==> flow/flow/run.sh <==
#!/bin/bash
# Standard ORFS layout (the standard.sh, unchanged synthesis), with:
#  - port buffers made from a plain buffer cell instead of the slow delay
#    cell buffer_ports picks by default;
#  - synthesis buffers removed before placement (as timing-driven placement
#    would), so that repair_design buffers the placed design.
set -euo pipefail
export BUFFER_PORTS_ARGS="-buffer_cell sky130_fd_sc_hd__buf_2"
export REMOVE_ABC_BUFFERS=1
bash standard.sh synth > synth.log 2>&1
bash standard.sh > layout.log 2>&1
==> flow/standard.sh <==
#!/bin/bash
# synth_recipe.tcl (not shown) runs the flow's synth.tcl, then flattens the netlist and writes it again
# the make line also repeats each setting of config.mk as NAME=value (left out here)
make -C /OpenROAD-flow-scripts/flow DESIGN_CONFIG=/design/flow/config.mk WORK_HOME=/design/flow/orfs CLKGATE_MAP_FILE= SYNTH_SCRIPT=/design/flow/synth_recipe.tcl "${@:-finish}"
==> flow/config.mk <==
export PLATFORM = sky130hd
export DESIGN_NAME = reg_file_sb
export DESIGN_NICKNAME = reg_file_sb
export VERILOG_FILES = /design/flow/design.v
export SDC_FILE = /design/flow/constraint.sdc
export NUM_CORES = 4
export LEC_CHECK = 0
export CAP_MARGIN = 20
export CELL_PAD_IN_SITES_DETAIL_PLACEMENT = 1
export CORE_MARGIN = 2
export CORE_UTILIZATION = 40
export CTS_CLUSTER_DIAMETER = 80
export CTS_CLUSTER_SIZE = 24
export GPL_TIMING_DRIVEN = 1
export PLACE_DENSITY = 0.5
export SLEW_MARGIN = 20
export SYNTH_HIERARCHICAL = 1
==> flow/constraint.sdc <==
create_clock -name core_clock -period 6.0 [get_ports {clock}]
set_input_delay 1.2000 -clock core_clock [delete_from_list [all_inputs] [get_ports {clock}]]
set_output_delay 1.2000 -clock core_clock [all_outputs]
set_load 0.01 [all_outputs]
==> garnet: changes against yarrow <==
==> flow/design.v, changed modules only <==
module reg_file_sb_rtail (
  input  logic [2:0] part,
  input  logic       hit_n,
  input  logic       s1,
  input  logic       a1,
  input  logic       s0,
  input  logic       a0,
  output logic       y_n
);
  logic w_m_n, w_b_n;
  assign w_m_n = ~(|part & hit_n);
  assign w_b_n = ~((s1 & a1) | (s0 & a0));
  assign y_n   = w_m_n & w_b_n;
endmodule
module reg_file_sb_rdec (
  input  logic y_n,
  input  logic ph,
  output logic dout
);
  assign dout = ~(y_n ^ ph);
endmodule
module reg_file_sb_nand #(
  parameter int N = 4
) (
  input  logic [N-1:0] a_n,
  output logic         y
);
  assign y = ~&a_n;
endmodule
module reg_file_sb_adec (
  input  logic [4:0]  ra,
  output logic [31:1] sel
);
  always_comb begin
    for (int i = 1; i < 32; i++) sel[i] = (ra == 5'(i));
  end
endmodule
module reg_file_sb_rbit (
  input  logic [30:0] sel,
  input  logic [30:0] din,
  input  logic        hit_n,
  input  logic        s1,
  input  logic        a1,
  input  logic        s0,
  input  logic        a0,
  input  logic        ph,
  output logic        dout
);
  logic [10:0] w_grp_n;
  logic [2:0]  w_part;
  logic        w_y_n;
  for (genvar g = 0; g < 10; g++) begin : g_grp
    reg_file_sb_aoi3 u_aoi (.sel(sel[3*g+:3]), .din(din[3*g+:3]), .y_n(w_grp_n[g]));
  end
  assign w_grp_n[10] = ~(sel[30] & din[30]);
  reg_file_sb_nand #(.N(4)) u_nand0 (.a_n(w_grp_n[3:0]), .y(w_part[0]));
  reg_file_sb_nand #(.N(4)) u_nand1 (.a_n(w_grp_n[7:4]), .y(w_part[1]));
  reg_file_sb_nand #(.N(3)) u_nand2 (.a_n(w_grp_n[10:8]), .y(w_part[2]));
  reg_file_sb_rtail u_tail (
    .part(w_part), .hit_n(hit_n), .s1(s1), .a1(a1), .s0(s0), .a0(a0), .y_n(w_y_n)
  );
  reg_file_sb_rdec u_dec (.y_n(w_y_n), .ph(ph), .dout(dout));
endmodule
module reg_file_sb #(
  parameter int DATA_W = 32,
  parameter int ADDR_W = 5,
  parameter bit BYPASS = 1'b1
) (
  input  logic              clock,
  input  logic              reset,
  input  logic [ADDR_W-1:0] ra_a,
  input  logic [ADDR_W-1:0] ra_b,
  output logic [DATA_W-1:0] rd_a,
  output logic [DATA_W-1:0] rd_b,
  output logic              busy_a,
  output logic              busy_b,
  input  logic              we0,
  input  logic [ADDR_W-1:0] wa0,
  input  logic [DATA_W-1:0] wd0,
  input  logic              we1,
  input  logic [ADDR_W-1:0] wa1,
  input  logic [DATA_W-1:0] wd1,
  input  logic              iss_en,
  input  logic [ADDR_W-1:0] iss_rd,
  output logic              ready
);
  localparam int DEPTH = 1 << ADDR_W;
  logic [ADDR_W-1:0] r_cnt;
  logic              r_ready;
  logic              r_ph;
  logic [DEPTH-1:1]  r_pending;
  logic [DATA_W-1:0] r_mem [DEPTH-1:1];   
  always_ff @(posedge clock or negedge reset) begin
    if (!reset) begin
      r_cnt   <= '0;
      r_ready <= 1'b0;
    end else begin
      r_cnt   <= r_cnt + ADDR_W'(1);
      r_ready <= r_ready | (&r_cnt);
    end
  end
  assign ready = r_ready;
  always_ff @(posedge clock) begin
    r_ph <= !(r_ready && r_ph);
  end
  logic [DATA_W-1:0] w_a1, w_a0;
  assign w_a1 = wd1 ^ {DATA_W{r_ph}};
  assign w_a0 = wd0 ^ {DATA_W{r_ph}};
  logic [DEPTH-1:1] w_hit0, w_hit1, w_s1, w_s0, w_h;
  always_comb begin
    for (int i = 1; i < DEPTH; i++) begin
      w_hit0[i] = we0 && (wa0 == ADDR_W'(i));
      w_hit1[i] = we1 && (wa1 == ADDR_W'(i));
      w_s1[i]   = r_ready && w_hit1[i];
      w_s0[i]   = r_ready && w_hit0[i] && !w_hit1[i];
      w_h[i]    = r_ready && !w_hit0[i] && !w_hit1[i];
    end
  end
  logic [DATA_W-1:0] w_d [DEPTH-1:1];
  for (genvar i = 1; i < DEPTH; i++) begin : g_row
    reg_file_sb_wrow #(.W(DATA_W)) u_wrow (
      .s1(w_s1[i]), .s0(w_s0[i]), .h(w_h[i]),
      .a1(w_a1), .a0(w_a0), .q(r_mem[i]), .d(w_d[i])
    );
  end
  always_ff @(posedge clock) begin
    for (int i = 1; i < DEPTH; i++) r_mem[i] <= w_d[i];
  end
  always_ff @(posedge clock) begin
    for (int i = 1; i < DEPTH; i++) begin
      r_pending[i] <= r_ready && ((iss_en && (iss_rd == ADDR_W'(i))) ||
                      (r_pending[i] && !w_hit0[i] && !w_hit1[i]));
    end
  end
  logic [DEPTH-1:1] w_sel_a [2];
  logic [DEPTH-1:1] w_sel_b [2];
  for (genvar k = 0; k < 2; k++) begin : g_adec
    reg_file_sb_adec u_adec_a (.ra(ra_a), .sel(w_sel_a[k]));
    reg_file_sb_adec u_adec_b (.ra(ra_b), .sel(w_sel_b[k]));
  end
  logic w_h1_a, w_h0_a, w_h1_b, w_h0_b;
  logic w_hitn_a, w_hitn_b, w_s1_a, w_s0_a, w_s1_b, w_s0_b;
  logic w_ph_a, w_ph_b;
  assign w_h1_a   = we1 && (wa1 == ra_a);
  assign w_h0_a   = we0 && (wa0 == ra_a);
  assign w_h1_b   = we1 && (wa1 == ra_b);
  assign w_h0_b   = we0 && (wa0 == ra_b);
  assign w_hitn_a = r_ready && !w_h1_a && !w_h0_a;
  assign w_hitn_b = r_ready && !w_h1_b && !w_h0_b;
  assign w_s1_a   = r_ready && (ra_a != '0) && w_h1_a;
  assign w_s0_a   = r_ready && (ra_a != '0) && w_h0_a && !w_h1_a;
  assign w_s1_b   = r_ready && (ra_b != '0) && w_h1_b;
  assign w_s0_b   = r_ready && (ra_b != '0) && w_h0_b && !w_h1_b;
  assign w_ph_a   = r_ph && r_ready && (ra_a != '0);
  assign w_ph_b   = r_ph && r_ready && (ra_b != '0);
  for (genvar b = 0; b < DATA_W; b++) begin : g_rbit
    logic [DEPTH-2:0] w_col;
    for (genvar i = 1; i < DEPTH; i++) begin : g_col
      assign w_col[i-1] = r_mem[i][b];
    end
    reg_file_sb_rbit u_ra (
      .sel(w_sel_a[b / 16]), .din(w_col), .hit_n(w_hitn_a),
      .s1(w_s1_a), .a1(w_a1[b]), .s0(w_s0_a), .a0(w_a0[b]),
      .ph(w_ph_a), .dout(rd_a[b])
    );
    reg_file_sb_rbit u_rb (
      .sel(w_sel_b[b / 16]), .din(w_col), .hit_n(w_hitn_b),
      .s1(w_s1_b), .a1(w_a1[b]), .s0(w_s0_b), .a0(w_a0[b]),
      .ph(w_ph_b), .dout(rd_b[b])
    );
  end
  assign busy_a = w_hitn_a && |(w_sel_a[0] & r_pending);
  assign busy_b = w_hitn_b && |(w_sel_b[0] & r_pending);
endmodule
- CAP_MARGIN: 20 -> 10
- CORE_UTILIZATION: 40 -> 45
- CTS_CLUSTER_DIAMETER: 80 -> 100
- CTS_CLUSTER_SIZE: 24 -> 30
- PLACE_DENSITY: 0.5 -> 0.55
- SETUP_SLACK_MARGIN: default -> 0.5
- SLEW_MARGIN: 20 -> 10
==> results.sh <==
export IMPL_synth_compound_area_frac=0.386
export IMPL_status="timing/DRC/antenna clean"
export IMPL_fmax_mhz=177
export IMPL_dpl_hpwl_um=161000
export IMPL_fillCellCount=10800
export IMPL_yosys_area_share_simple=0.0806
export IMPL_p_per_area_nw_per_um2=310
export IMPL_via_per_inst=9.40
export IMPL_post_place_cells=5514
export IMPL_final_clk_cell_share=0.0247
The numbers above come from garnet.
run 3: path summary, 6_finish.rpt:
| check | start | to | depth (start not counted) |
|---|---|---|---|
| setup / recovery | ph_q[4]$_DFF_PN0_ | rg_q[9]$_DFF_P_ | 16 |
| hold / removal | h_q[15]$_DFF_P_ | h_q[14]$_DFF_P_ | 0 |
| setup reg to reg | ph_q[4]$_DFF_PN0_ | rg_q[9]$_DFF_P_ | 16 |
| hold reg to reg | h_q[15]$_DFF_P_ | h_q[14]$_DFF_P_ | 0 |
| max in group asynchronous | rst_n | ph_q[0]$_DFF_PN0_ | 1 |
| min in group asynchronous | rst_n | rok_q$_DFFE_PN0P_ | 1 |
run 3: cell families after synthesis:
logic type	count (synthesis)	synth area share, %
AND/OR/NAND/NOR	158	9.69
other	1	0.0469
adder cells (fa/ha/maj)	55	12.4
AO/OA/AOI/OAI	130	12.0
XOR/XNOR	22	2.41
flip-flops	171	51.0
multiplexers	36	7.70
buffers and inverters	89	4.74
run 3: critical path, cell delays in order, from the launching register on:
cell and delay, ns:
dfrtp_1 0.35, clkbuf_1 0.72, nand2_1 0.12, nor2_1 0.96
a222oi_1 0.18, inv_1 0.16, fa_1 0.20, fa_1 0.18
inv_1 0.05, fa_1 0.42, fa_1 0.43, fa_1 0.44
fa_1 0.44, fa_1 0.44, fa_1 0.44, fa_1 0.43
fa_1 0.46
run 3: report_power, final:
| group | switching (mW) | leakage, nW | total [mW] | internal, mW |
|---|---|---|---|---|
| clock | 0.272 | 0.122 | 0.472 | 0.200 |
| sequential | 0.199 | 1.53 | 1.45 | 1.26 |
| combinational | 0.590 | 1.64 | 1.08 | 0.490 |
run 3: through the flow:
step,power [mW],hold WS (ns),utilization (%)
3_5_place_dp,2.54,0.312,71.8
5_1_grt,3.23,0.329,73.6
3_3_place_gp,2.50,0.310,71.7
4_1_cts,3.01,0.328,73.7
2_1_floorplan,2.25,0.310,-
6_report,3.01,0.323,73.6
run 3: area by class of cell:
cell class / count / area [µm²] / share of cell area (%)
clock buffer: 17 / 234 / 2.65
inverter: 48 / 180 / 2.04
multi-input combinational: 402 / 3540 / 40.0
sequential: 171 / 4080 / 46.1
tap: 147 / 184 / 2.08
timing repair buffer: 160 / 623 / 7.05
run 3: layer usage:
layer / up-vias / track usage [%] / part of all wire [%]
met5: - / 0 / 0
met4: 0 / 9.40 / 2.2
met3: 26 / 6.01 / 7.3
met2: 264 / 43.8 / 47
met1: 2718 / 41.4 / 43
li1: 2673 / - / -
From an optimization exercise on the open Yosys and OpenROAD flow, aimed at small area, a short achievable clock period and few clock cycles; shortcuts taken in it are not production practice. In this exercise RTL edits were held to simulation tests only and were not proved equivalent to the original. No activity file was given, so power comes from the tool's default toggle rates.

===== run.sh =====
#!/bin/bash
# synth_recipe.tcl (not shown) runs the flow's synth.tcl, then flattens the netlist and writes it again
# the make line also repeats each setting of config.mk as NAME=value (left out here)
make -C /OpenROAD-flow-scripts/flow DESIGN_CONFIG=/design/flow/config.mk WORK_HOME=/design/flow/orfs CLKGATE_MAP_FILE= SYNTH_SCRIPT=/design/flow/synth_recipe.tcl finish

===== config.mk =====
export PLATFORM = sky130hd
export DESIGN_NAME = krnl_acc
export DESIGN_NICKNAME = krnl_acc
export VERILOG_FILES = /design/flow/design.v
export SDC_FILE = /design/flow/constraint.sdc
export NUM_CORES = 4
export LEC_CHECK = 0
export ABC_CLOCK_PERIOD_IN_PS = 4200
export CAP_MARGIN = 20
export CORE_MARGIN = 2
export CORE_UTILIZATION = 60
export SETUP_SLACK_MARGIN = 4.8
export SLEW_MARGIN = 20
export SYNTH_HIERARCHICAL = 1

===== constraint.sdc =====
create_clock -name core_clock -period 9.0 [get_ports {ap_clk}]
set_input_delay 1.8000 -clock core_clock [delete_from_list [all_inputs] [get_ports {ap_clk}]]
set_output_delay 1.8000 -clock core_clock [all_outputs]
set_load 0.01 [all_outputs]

__WORK INSTRUCTION__.
Would you print, exactly as written, every line above from the one holding "w_hit1[i] = we1 && (wa1 == ADDR_W'(i));" through the one holding "logic [DATA_W-1:0] w_d [DEPTH-1:1];", with both included and no other lines?

__COMPLETED TASK__.
      w_hit1[i] = we1 && (wa1 == ADDR_W'(i));
      w_s1[i]   = r_ready && w_hit1[i];
      w_s0[i]   = r_ready && w_hit0[i] && !w_hit1[i];
      w_h[i]    = r_ready && !w_hit0[i] && !w_hit1[i];
    end
  end
  logic [DATA_W-1:0] w_d [DEPTH-1:1];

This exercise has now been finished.